*** Block opens ***

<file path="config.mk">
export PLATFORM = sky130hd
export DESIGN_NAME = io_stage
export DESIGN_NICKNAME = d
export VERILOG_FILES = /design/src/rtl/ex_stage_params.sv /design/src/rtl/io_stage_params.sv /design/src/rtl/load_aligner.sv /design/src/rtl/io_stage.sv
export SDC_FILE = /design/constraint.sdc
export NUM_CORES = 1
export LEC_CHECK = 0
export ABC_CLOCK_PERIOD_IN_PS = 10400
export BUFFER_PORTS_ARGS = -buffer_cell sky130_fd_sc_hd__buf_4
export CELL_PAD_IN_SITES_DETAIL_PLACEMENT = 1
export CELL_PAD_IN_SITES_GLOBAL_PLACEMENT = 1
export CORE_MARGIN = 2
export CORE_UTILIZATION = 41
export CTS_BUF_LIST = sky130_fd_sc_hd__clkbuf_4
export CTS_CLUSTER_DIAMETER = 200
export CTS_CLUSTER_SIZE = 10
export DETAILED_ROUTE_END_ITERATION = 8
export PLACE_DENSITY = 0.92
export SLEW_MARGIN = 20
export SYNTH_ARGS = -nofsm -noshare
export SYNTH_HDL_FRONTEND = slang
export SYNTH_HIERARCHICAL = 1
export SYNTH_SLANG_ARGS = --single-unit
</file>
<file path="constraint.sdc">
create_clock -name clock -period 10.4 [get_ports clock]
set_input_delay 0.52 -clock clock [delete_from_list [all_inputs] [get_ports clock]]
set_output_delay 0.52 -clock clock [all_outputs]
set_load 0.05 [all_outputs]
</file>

*** Block closes ***
*** Block opens ***

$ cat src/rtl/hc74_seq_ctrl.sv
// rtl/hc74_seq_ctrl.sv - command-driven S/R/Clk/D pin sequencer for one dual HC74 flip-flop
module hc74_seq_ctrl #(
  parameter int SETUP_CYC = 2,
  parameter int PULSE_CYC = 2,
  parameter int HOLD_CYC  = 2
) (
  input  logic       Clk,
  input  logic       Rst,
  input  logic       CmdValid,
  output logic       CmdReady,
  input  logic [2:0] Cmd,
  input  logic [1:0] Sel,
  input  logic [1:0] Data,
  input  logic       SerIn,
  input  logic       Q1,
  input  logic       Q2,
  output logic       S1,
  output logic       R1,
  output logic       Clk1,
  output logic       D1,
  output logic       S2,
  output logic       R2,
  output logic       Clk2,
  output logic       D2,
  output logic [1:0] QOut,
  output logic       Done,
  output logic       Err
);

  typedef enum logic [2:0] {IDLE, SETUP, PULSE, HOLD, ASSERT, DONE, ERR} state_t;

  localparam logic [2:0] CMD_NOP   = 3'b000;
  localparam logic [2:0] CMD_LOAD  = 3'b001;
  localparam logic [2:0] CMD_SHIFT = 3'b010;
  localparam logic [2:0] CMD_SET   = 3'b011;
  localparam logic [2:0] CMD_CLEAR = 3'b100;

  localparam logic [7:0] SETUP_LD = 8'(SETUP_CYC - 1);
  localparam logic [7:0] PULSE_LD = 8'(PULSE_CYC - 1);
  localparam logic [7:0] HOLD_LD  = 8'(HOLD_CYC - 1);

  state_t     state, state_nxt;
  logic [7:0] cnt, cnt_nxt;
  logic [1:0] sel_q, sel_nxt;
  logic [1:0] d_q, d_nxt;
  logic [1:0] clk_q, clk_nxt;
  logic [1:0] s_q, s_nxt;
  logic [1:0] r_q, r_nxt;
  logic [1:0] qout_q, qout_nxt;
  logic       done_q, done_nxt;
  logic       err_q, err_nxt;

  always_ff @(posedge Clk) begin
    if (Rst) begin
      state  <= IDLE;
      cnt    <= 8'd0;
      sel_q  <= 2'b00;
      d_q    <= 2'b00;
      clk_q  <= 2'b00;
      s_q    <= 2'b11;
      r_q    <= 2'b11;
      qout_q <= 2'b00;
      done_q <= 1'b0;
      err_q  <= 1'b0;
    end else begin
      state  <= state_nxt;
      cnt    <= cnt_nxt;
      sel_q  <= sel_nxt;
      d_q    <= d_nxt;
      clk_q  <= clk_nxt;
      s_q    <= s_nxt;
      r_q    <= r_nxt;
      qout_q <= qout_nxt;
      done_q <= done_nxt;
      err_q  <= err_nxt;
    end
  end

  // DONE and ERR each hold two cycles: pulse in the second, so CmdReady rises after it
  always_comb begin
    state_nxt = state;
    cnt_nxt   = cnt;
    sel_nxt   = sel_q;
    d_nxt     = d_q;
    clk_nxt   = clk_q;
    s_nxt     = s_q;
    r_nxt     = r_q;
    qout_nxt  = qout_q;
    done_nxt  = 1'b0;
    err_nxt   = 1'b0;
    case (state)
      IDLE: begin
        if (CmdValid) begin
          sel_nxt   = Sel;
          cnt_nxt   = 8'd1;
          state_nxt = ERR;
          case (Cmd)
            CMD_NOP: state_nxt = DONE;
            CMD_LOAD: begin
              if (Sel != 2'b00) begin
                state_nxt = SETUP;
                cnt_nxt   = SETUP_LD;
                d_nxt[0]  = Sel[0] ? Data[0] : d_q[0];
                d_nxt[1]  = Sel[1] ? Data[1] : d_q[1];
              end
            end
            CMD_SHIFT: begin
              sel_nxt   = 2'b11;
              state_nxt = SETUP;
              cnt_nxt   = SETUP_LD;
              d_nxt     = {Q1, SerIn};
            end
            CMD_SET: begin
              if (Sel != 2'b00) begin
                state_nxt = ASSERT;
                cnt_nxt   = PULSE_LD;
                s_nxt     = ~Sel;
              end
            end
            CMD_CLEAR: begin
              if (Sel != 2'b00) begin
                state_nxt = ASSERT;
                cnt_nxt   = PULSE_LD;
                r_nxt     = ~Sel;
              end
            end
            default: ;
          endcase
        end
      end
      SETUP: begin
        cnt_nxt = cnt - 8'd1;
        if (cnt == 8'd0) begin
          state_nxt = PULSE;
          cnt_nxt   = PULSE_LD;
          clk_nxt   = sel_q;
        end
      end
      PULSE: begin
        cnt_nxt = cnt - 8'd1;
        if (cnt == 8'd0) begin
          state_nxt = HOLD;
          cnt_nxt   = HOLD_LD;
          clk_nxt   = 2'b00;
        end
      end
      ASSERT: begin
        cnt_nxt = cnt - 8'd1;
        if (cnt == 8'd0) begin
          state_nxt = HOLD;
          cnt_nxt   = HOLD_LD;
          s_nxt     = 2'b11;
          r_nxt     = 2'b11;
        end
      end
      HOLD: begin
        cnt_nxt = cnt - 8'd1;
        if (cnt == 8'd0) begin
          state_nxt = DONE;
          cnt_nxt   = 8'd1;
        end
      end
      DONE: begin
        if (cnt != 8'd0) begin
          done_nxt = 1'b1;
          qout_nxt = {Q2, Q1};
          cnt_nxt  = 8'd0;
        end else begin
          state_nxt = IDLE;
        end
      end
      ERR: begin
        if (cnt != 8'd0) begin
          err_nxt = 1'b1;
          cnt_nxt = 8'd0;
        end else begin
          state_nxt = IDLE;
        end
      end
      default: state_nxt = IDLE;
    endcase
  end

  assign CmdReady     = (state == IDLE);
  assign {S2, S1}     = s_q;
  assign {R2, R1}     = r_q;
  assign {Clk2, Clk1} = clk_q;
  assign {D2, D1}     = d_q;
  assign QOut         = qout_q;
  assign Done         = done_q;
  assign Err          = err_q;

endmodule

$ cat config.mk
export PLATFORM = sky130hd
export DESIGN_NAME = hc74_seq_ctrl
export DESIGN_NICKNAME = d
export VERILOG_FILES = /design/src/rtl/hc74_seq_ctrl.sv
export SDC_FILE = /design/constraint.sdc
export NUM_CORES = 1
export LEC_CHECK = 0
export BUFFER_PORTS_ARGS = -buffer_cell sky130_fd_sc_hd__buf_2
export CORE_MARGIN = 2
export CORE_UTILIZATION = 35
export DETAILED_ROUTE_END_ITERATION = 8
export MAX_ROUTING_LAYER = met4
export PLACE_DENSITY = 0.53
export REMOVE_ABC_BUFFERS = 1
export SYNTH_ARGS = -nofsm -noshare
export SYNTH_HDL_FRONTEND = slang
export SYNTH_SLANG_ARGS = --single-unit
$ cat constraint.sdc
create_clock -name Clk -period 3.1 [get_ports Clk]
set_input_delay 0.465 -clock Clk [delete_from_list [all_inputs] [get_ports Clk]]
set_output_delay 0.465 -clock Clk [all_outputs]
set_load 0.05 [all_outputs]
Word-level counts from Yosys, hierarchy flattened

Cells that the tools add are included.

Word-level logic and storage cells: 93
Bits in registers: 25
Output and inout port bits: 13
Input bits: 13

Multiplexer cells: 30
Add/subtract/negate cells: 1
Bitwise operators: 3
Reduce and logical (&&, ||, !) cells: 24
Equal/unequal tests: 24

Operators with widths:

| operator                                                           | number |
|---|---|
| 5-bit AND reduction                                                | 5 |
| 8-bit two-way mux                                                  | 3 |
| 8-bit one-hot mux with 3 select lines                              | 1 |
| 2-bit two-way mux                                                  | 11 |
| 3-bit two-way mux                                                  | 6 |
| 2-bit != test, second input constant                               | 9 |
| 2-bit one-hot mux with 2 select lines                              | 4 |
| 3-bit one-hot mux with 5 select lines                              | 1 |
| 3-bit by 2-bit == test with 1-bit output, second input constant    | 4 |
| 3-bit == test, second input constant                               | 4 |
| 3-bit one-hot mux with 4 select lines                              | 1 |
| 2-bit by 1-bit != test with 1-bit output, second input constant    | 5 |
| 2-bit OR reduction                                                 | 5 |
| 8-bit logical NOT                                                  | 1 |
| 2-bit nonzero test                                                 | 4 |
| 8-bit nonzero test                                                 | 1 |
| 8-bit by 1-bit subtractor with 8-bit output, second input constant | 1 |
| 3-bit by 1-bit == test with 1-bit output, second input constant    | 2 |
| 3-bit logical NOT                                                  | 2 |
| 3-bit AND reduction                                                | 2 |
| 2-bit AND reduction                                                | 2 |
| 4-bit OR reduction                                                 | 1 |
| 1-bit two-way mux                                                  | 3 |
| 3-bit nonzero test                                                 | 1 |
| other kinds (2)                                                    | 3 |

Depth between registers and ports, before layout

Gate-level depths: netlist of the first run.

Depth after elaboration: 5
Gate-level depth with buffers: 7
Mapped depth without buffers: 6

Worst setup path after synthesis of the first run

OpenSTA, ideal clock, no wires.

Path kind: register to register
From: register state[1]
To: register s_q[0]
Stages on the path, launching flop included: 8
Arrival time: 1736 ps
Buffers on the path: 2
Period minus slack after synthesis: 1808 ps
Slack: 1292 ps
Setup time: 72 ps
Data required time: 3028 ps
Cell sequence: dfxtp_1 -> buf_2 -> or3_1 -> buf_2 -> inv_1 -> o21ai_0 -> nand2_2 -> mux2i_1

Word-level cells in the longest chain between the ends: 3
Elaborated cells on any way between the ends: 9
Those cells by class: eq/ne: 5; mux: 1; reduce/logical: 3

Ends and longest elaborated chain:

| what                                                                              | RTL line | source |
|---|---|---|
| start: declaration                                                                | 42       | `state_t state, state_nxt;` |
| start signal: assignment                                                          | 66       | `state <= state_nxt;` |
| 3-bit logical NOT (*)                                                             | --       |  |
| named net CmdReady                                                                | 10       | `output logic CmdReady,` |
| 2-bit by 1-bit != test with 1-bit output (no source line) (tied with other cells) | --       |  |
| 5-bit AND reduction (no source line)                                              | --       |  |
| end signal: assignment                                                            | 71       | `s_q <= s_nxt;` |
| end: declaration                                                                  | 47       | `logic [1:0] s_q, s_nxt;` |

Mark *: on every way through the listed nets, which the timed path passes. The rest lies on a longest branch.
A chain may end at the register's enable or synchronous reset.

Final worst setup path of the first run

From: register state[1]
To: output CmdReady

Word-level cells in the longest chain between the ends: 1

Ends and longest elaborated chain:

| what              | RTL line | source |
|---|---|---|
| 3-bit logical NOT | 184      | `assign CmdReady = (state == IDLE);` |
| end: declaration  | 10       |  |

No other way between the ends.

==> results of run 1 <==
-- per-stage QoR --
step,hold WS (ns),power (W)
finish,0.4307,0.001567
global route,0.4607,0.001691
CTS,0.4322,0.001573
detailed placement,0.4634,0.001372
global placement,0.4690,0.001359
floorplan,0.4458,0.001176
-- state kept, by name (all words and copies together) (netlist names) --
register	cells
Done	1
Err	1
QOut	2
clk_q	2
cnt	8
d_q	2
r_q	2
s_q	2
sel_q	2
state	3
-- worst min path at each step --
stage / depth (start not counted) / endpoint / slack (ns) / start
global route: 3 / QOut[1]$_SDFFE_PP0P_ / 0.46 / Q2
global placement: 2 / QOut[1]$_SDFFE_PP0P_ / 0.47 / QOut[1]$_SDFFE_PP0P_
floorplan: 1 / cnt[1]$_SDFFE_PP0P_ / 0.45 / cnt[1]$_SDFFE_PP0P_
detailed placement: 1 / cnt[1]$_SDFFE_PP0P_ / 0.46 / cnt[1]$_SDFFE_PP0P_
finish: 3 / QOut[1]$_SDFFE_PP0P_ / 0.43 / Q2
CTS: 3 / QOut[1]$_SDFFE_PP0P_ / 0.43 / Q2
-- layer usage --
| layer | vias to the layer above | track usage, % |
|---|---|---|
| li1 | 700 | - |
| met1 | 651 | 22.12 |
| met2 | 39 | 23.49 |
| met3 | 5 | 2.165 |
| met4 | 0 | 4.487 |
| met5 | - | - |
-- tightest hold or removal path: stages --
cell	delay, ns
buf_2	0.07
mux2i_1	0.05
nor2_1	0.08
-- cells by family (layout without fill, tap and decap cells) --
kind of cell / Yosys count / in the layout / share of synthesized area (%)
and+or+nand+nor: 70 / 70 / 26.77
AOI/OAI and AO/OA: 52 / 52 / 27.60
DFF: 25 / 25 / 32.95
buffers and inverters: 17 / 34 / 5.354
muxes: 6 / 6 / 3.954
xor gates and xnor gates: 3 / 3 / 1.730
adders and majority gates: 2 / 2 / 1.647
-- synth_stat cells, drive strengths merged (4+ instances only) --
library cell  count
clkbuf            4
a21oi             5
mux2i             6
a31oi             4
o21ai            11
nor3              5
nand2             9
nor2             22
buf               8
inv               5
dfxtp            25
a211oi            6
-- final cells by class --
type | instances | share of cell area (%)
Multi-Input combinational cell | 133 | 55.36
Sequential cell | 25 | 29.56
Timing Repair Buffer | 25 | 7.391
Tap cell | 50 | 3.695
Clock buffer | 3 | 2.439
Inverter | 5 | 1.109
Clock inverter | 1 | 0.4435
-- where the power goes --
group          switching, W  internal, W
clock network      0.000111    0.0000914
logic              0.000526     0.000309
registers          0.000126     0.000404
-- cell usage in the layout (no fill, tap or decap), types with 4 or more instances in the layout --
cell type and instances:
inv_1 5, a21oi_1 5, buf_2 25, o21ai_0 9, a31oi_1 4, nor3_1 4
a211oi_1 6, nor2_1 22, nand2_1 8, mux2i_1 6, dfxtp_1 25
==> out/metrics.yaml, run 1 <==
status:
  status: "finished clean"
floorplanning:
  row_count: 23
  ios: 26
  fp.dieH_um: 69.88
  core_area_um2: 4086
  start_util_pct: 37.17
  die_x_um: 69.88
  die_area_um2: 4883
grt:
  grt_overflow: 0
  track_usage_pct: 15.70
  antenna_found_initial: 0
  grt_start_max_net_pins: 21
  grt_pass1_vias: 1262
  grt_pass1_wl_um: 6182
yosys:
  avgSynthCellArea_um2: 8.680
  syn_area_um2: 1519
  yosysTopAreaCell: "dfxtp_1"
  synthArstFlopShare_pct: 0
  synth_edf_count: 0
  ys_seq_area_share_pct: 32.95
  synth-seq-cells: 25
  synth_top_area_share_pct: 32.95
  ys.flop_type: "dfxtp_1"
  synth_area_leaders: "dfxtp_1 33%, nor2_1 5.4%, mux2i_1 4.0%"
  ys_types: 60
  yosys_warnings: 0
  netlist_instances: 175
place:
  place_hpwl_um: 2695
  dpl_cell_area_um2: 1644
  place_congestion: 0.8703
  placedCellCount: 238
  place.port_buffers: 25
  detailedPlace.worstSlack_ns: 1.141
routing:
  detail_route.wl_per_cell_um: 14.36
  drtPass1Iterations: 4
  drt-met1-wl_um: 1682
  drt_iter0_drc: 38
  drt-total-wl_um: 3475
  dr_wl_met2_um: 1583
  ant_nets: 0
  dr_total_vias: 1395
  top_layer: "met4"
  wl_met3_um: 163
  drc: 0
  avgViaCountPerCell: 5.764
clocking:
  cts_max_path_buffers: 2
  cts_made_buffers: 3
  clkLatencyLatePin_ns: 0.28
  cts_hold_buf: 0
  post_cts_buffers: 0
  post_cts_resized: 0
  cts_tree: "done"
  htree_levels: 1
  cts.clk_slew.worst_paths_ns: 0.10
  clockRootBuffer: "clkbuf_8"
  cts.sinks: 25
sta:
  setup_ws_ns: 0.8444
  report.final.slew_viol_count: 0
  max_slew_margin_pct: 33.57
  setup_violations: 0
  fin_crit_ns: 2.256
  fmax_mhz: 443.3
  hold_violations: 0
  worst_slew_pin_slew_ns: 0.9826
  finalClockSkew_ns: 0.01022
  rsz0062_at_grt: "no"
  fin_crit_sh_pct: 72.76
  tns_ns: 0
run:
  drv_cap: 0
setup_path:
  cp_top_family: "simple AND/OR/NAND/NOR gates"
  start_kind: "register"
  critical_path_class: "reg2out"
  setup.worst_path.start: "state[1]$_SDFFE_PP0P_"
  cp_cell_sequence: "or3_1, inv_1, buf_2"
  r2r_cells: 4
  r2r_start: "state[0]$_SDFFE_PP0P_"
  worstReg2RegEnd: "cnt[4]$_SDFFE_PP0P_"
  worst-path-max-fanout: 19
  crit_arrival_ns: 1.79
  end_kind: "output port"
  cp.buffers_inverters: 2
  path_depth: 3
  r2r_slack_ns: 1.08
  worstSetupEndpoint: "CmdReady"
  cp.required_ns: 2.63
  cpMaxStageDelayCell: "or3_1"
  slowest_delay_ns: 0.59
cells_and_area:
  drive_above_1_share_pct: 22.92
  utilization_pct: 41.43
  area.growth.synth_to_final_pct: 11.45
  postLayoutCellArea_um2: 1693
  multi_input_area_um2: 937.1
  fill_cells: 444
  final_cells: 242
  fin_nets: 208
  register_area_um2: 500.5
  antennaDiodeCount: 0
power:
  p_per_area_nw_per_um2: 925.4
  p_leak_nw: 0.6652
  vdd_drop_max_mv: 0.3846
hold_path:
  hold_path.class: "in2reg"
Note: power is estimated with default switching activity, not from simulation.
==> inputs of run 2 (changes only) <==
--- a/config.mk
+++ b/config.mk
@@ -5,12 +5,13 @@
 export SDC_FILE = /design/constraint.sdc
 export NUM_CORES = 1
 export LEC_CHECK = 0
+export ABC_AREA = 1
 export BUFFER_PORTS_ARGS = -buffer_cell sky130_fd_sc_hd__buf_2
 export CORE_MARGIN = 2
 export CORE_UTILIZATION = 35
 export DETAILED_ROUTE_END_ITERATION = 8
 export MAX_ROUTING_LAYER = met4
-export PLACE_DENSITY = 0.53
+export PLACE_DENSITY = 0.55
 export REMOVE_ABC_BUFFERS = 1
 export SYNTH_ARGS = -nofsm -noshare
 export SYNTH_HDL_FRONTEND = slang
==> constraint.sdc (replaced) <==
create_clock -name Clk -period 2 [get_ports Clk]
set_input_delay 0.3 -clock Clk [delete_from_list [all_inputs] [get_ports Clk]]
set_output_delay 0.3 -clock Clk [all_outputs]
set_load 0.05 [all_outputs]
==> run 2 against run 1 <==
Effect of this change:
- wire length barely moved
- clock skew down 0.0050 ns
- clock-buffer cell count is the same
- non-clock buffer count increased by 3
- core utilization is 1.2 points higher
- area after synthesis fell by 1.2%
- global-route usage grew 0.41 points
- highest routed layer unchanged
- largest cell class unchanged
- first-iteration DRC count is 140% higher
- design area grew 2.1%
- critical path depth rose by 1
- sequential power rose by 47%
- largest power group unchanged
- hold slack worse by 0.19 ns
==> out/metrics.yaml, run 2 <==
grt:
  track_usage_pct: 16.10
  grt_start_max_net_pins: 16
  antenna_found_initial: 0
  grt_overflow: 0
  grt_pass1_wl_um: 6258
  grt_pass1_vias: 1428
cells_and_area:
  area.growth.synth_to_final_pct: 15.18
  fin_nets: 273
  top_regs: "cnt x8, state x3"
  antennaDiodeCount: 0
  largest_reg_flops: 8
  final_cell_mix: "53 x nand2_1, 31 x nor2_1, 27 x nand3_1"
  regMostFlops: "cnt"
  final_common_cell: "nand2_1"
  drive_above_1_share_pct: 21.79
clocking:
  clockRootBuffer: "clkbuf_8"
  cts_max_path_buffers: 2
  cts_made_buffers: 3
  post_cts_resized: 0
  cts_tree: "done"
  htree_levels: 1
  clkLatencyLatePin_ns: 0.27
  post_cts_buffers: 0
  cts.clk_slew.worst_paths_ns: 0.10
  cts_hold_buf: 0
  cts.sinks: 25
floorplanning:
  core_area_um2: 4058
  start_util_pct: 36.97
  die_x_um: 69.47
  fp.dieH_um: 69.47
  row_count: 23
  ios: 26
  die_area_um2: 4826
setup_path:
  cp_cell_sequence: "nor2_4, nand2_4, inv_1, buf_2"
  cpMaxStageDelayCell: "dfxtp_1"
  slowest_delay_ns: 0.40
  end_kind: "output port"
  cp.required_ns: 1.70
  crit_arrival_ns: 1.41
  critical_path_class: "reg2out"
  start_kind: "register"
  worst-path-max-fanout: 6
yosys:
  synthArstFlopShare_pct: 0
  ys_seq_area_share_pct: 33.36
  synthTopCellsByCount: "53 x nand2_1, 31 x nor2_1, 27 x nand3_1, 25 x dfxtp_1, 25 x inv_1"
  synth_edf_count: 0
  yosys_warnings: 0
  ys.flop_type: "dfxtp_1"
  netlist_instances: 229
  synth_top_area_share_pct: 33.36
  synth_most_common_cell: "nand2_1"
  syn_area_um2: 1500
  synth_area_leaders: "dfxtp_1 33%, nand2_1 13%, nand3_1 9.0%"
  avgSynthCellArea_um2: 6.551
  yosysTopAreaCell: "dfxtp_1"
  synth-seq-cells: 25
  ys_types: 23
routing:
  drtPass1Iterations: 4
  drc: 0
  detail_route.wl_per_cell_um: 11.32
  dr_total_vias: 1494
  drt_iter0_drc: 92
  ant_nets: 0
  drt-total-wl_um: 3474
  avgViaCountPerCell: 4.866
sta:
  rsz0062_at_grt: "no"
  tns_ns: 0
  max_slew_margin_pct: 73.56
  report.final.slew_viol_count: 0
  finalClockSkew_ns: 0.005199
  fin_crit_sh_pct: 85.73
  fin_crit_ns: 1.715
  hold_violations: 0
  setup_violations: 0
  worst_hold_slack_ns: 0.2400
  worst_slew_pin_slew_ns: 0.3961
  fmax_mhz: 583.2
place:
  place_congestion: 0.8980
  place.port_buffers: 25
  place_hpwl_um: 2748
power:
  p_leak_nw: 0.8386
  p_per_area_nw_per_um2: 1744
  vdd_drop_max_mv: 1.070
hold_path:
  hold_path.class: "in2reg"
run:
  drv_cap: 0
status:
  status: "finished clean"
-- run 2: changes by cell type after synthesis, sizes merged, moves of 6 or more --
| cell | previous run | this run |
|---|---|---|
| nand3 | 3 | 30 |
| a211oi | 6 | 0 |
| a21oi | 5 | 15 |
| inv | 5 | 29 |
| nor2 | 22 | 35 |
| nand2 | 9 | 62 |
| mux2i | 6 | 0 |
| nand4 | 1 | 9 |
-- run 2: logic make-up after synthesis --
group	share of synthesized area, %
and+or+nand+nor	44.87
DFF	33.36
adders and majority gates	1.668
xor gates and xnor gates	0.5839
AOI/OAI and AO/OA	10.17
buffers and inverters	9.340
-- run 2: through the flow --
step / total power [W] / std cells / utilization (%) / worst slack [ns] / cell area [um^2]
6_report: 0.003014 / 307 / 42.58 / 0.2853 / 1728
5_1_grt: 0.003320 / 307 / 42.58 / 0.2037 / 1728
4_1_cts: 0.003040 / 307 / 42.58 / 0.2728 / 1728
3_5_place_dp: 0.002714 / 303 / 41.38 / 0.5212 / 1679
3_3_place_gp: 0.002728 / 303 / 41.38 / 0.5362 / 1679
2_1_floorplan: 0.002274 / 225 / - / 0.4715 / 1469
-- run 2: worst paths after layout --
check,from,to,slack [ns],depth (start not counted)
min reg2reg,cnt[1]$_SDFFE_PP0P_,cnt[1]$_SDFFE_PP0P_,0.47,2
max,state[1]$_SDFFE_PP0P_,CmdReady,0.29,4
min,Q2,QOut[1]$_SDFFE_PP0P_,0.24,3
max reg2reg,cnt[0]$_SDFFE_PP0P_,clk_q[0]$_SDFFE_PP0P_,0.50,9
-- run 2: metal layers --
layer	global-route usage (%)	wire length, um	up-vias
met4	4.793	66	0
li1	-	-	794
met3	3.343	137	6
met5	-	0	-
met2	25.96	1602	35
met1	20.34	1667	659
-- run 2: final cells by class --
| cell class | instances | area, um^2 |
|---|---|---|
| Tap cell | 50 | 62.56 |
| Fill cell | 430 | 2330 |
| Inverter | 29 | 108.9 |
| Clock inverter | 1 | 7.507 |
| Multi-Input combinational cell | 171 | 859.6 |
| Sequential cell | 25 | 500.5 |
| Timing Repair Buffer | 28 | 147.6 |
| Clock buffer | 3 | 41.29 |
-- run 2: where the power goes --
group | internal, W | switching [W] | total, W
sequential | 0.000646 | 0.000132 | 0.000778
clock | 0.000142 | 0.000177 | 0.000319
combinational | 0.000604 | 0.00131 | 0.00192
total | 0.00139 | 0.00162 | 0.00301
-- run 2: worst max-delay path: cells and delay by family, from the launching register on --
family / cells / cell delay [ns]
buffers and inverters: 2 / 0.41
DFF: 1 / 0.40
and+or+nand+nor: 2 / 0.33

*** Block closes ***

Brief:
Within the material, how many lines hold the word "Timing"? Only the number is needed.

Task response:
2